Data to use Block Start

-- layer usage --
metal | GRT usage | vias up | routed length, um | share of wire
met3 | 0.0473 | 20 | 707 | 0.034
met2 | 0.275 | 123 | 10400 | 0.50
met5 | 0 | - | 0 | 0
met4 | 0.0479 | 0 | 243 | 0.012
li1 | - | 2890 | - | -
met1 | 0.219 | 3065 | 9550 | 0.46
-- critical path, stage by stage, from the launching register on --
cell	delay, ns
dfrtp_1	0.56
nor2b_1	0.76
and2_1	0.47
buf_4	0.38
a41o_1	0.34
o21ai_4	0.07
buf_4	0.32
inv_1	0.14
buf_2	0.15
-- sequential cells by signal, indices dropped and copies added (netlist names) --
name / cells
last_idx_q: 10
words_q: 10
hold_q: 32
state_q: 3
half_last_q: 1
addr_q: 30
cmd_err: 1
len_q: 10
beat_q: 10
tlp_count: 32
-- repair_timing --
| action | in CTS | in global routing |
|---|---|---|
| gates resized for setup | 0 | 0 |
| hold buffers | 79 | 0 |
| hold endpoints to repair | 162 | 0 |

Data to use Block End
Data to use Block Start

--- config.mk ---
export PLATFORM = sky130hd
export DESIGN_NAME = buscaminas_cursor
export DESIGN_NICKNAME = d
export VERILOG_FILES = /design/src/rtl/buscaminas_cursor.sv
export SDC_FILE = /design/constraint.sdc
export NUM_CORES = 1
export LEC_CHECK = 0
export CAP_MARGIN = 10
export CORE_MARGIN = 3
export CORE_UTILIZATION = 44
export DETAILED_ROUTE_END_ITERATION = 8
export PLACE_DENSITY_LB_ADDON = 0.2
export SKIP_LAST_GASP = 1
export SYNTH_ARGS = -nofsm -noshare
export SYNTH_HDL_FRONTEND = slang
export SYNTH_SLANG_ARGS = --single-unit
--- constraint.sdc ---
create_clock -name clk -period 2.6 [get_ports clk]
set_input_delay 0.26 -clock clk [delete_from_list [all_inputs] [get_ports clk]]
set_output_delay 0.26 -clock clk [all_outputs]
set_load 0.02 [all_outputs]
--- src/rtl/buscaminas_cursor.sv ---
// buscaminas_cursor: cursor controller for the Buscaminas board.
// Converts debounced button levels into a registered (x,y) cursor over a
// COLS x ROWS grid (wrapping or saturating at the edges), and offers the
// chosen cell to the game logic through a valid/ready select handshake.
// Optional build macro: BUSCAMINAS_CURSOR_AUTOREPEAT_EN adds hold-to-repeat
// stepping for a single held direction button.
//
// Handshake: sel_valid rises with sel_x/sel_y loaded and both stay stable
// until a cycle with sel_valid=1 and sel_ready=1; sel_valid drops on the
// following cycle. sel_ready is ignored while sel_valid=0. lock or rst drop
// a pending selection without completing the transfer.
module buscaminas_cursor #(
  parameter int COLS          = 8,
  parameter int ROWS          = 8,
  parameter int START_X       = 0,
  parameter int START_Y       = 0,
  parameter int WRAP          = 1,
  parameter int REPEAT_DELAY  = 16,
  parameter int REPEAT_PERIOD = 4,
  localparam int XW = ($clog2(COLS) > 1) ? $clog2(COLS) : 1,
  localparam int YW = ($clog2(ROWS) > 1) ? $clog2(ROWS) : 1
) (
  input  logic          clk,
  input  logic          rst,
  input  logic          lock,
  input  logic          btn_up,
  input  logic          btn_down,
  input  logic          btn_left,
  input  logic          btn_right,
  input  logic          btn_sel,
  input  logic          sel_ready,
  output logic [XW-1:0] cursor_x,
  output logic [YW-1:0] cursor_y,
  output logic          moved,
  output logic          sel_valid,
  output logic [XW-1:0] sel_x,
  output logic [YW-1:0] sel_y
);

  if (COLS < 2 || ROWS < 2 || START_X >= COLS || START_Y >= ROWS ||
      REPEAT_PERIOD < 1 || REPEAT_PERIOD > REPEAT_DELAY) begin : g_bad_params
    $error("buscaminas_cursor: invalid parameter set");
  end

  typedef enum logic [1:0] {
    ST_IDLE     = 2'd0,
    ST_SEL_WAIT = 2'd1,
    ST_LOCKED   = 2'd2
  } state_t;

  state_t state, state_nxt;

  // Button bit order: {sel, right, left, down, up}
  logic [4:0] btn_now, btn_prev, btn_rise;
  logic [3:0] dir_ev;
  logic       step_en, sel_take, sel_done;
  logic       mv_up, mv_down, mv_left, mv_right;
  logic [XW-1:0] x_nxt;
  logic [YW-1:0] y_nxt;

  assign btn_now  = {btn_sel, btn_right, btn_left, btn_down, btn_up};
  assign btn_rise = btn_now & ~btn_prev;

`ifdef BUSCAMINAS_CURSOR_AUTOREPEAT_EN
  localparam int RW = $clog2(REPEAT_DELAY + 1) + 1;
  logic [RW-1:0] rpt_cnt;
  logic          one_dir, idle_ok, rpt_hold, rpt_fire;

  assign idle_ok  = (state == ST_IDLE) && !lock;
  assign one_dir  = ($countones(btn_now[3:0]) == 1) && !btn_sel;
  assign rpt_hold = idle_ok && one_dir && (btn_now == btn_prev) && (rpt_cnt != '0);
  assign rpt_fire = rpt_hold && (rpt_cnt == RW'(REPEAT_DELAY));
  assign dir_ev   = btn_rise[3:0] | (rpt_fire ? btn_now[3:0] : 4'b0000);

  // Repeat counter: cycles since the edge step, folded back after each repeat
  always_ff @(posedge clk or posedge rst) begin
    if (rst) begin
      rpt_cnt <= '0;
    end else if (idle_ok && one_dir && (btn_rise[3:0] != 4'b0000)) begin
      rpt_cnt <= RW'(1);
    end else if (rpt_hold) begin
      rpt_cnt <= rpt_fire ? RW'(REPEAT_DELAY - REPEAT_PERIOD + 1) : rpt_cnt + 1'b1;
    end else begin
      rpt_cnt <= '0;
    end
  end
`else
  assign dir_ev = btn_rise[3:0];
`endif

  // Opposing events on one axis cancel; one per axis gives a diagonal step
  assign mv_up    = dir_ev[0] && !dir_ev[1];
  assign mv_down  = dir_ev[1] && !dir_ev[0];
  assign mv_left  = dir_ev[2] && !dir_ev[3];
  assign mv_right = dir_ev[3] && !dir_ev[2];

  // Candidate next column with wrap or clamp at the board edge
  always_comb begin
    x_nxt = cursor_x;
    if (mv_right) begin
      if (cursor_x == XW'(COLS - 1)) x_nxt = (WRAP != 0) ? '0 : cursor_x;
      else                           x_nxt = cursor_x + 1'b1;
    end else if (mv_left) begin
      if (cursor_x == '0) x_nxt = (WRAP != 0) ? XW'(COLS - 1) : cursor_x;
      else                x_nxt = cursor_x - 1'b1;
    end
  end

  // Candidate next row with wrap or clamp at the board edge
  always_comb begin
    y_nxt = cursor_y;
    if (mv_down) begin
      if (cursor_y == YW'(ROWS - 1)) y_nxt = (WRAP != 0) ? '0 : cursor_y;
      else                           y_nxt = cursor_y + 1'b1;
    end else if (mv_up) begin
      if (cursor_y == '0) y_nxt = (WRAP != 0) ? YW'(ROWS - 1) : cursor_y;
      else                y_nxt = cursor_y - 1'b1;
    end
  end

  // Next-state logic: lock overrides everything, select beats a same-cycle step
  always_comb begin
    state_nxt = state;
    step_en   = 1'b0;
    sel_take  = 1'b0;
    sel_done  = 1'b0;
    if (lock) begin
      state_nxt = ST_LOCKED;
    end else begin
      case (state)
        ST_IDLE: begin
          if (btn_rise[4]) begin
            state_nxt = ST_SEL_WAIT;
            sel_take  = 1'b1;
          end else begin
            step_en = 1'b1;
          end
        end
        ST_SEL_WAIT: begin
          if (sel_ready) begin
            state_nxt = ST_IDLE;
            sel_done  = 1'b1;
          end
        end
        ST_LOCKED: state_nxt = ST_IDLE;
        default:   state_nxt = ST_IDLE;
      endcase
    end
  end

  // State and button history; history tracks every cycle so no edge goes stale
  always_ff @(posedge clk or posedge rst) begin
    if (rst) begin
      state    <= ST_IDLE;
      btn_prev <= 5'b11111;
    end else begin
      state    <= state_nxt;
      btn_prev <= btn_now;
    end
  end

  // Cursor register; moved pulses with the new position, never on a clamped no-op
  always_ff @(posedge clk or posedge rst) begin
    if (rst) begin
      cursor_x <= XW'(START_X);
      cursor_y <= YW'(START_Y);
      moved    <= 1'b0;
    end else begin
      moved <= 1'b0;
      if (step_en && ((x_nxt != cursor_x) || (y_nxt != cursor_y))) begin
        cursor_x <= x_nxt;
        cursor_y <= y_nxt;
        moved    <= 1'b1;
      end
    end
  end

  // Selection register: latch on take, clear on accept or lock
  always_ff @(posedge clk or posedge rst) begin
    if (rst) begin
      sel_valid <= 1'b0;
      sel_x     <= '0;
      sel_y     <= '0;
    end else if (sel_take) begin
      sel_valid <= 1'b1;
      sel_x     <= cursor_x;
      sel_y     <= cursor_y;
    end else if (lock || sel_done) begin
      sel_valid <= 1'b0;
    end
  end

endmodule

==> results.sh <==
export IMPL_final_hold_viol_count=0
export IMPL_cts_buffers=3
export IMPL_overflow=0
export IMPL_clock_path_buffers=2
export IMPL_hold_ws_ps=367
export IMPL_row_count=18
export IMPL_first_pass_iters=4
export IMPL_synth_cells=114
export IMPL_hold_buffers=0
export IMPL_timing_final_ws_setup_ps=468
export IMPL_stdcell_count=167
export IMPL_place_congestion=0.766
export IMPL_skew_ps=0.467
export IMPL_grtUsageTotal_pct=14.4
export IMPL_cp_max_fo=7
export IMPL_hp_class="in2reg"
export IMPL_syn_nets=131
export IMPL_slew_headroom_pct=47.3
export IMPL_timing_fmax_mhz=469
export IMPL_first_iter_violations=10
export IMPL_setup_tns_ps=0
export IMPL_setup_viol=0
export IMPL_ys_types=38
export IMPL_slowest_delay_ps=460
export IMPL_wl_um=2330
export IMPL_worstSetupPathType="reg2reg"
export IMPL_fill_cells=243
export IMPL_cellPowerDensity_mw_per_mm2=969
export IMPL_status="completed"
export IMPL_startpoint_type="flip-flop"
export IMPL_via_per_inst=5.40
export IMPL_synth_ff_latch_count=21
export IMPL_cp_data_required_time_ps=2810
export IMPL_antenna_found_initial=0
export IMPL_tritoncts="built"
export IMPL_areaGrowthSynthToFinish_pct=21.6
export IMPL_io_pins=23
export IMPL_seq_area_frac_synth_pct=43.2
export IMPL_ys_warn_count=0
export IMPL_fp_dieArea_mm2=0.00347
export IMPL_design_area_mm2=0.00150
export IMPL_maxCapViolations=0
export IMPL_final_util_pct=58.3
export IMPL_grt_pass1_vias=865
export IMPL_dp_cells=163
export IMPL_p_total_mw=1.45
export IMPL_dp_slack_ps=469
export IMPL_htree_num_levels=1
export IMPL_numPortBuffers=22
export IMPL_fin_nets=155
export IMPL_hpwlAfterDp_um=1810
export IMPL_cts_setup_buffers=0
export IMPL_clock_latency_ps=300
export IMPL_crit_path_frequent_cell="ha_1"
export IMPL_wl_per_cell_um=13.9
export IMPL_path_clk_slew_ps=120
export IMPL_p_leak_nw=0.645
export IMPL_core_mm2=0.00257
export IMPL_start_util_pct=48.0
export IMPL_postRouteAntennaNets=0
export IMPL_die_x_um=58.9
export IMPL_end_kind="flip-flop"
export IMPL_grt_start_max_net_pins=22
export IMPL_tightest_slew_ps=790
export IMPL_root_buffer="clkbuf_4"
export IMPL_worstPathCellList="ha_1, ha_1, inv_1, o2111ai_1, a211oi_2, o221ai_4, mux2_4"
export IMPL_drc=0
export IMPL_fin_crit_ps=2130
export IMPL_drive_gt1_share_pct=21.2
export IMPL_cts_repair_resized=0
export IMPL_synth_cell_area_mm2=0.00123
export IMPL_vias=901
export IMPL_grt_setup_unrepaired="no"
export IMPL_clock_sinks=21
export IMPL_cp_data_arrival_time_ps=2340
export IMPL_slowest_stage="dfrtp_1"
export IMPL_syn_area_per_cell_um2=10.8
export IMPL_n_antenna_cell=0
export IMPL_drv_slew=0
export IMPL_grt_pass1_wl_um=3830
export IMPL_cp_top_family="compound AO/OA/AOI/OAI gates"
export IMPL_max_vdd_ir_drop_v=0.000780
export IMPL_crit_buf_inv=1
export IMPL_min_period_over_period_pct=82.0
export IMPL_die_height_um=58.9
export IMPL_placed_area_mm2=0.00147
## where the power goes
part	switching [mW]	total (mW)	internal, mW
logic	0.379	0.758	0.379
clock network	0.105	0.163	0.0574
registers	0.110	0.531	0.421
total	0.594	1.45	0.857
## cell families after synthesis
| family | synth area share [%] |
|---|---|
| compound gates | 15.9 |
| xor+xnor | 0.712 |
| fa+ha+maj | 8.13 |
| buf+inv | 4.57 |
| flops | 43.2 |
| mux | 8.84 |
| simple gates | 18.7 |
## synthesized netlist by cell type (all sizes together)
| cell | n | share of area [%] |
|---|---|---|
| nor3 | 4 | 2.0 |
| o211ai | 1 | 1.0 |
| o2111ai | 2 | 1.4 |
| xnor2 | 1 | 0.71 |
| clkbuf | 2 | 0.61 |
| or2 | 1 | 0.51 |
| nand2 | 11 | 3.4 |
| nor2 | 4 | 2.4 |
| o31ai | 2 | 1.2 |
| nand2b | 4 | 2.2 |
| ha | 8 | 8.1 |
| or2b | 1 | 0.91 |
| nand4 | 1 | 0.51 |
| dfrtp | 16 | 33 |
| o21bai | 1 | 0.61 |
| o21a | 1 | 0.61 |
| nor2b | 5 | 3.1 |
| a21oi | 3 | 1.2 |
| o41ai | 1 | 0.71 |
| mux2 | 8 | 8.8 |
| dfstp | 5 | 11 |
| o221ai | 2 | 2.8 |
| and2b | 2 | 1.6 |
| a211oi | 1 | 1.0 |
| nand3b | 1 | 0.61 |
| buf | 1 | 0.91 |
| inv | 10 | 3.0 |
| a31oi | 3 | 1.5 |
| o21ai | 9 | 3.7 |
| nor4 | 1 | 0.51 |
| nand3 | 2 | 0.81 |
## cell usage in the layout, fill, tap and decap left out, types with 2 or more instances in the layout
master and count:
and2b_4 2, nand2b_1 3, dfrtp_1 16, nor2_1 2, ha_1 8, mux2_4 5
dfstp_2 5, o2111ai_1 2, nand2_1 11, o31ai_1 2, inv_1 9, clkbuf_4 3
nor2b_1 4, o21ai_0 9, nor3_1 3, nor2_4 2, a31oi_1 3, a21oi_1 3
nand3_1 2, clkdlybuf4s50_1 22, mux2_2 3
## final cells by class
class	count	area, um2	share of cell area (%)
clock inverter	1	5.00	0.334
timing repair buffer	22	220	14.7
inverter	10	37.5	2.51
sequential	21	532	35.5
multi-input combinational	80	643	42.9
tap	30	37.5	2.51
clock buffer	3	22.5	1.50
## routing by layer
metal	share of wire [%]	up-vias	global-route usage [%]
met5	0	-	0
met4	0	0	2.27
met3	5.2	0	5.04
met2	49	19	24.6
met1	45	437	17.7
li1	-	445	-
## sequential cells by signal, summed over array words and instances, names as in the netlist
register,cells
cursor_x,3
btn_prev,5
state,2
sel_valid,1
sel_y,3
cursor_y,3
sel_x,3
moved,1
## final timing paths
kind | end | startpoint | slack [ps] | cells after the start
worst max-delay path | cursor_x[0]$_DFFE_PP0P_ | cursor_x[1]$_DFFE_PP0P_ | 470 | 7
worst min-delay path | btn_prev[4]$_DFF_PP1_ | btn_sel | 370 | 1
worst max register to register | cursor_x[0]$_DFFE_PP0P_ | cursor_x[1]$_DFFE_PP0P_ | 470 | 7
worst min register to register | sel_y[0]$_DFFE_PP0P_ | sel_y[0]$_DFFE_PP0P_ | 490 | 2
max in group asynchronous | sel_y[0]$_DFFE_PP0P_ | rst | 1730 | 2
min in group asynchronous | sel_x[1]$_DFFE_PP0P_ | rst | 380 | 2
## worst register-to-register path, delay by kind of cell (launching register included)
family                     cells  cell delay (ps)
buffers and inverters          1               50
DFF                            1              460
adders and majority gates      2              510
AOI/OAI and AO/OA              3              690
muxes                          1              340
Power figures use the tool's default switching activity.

Data to use Block End

▶ _Work item_: What are the lines, exactly as written above, from the line with "met2 | 0.275 | 123 | 10400 | 0.50" to the line with "repair | 162 | 0 |", both included? Output only those.

▶ _Final answer_:
met2 | 0.275 | 123 | 10400 | 0.50
met5 | 0 | - | 0 | 0
met4 | 0.0479 | 0 | 243 | 0.012
li1 | - | 2890 | - | -
met1 | 0.219 | 3065 | 9550 | 0.46
-- critical path, stage by stage, from the launching register on --
cell	delay, ns
dfrtp_1	0.56
nor2b_1	0.76
and2_1	0.47
buf_4	0.38
a41o_1	0.34
o21ai_4	0.07
buf_4	0.32
inv_1	0.14
buf_2	0.15
-- sequential cells by signal, indices dropped and copies added (netlist names) --
name / cells
last_idx_q: 10
words_q: 10
hold_q: 32
state_q: 3
half_last_q: 1
addr_q: 30
cmd_err: 1
len_q: 10
beat_q: 10
tlp_count: 32
-- repair_timing --
| action | in CTS | in global routing |
|---|---|---|
| gates resized for setup | 0 | 0 |
| hold buffers | 79 | 0 |
| hold endpoints to repair | 162 | 0 |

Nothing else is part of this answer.